Classification Report:
```
precision recall f1-score support

0 0.99 0.97 0.98 1000
1 0.97 0.99 0.98 980

accuracy 0.98 1980
macro avg 0.98 0.98 0.98 1980
weighted avg 0.98 0.98 0.98 1980
```
![download](https://github.com/user-attachments/assets/fedab9fb-e819-4b86-9afd-df2e402bc414)

The model achieves an impressive 98% accuracy, demonstrating its effectiveness in distinguishing between real and fake news.

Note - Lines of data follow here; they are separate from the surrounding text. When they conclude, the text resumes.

$ cat config.mk
export PLATFORM = sky130hd
export DESIGN_NAME = per_thread_spill_marker_core
export DESIGN_NICKNAME = d
export VERILOG_FILES = /design/src/rtl/ptsm_pkg.sv /design/src/rtl/per_thread_spill_marker_core.sv
export SDC_FILE = /design/constraint.sdc
export NUM_CORES = 2
export LEC_CHECK = 0
export BUFFER_PORTS_ARGS = -buffer_cell sky130_fd_sc_hd__buf_2
export CAP_MARGIN = 20
export CORE_ASPECT_RATIO = 1.25
export CORE_UTILIZATION = 67
export CTS_BUF_LIST = sky130_fd_sc_hd__clkbuf_16
export DETAILED_ROUTE_END_ITERATION = 12
export GPL_ROUTABILITY_DRIVEN = 1
export PLACE_DENSITY = 0.85
export SYNTH_ARGS = -nofsm -noshare
export SYNTH_HDL_FRONTEND = slang
export SYNTH_SLANG_ARGS = --single-unit
$ cat constraint.sdc
create_clock -name aclk -period 16.75 [get_ports aclk]
set_input_delay 2.5125 -clock aclk [delete_from_list [all_inputs] [get_ports aclk]]
set_output_delay 2.5125 -clock aclk [all_outputs]
set_load 0.01 [all_outputs]
[config.mk]
export PLATFORM = sky130hd
export DESIGN_NAME = paper_tape_absolute_loader
export DESIGN_NICKNAME = d
export VERILOG_FILES = /design/src/hdl/ptal_pkg.sv /design/src/hdl/ptal_parser.sv /design/src/hdl/paper_tape_absolute_loader.sv
export VERILOG_INCLUDE_DIRS = /design/src /design/src/hdl
export SDC_FILE = /design/constraint.sdc
export NUM_CORES = 1
export LEC_CHECK = 0
export BUFFER_PORTS_ARGS = -buffer_cell sky130_fd_sc_hd__buf_2
export CAP_MARGIN = 20
export CORE_MARGIN = 2
export CORE_UTILIZATION = 40
export DETAILED_ROUTE_END_ITERATION = 16
export GPL_ROUTABILITY_DRIVEN = 1
export HOLD_SLACK_MARGIN = 0.08
export PLACE_DENSITY = 0.62
export SLEW_MARGIN = 5
export SYNTH_ARGS = -nofsm -noshare
export SYNTH_HDL_FRONTEND = slang
export SYNTH_SLANG_ARGS = --single-unit
[constraint.sdc]
create_clock -name clk -period 2.6 [get_ports clk]
set_input_delay 0.26 -clock clk [delete_from_list [all_inputs] [get_ports clk]]
set_output_delay 0.26 -clock clk [all_outputs]
set_load 0.1 [all_outputs]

## 🌐 Testing with Internet News

We tested the model with three news articles from the internet:

```python
test_news = [
"Michigan governor denies misleading U.S. House on Flint water...",
"WATCH: Fox News Host Loses Her Sh*t, Says Investigating Russia...",
"Sarah Palin Celebrates After White Man Who Pulled Gun On Black..."
]

test_news_vectors = [preprocess_and_vectorize(n) for n in test_news]
results = clf.predict(test_news_vectors)
print(results) # Output: array([1, 0, 0], dtype=int64)
```

Results interpretation:
- Article 1 (Michigan governor): Classified as real (1)
- Article 2 (Fox News Host): Classified as fake (0)
- Article 3 (Sarah Palin): Classified as fake (0)

## 🎭 Conclusion

Our Word2Vec-based fake news detection model demonstrates high accuracy in distinguishing between real and fake news articles. By leveraging pre-trained word embeddings and a powerful classifier, we've created a robust system capable of generalizing to unseen news articles from various sources.

## 🚀 Future Work

1. Experiment with other word embedding techniques (e.g., BERT, RoBERTa)
2. Implement an attention mechanism to focus on key parts of articles
3. Develop a user-friendly web interface for real-time fake news detection
4. Expand the dataset to include more diverse news sources and languages
5. Investigate the model's performance on different types of misinformation (e.g., satire, propaganda)

---

📌 **Note**: While this model shows promising results, it's important to use it as part of a broader fact-checking process. Always verify information from multiple reliable sources.